[Records from a data source]

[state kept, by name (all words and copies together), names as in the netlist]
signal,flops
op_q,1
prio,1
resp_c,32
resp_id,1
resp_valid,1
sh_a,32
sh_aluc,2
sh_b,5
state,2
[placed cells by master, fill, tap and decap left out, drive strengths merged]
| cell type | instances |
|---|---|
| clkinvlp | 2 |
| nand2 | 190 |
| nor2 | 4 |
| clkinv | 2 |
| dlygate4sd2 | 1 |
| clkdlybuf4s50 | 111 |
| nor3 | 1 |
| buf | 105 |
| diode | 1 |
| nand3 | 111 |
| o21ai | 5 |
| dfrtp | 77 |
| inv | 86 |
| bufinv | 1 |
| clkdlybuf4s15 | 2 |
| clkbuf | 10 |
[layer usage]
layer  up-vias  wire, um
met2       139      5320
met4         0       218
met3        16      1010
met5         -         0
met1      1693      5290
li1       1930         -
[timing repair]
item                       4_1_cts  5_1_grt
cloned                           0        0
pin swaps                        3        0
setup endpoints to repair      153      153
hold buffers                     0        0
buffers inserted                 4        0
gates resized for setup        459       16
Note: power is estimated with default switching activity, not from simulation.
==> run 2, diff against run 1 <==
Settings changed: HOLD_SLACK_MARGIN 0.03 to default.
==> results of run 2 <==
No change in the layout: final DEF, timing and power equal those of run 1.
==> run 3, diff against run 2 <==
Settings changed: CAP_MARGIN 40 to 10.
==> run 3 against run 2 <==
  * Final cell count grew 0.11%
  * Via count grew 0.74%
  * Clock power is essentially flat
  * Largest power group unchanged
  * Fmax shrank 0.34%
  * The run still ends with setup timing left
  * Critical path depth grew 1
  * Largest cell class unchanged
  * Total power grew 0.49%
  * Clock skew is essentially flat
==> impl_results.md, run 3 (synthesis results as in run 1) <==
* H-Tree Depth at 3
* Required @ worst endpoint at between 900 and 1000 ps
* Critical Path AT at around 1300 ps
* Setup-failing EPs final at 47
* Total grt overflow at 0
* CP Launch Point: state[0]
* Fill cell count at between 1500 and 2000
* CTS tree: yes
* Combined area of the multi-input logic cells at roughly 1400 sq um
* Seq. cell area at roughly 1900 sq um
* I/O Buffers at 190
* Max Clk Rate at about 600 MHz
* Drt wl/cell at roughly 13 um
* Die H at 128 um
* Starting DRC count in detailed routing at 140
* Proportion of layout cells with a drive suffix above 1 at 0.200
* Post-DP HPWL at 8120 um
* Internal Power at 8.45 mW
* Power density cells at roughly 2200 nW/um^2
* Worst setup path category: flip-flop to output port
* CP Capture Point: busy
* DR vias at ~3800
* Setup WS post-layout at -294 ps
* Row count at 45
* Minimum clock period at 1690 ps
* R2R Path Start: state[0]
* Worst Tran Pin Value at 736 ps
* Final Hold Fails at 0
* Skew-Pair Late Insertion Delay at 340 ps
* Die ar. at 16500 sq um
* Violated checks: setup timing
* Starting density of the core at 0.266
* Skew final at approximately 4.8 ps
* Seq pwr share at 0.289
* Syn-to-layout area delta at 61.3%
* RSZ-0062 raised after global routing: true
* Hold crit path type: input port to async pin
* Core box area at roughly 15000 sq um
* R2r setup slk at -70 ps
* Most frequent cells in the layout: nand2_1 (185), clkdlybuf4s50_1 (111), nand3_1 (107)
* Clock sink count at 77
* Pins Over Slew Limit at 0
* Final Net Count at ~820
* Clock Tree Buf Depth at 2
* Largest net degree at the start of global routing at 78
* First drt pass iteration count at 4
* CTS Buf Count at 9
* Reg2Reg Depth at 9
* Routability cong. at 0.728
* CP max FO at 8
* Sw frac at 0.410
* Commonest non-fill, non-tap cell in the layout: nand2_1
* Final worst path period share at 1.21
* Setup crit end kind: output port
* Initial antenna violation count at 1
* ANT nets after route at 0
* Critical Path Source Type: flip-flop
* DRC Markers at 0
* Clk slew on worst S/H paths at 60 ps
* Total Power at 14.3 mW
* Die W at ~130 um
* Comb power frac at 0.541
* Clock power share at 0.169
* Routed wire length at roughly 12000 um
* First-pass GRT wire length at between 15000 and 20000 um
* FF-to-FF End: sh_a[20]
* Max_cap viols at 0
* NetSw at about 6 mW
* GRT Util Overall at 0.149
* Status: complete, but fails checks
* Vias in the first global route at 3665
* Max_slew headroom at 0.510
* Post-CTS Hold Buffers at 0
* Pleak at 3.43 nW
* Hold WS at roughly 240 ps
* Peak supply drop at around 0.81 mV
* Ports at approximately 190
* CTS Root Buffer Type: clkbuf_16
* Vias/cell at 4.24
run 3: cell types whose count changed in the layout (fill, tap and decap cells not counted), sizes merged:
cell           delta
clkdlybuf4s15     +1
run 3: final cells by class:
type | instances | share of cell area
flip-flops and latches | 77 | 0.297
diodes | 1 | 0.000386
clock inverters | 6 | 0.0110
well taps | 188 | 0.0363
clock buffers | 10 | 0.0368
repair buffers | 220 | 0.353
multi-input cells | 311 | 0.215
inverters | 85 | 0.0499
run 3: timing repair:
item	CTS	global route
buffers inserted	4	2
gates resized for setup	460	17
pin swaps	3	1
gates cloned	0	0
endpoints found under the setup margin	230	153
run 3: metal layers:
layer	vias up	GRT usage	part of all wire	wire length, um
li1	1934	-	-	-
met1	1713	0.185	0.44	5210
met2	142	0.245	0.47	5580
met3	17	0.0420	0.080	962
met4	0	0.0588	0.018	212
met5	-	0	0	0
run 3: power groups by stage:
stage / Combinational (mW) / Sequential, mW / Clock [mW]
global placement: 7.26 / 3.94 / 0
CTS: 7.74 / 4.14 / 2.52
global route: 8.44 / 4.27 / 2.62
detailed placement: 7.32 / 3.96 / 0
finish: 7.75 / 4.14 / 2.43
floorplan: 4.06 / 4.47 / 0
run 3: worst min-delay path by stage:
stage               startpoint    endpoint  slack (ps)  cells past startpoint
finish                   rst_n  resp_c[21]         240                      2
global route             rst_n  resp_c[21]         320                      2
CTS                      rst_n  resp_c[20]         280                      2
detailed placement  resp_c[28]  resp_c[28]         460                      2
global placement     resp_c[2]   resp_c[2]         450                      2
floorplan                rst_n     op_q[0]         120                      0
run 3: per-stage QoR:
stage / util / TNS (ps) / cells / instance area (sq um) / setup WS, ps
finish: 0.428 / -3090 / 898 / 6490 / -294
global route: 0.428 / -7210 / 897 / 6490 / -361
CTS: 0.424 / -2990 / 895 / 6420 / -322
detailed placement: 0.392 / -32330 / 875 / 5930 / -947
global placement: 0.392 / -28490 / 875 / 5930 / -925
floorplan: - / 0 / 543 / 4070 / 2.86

#### EXERCISE DIRECTIONS
For the string "area", show each line of the entries above where it occurs.

#### TASK RESULT
* Combined area of the multi-input logic cells at roughly 1400 sq um
* Seq. cell area at roughly 1900 sq um
* Syn-to-layout area delta at 61.3%
* Core box area at roughly 15000 sq um
type | instances | share of cell area
stage / util / TNS (ps) / cells / instance area (sq um) / setup WS, ps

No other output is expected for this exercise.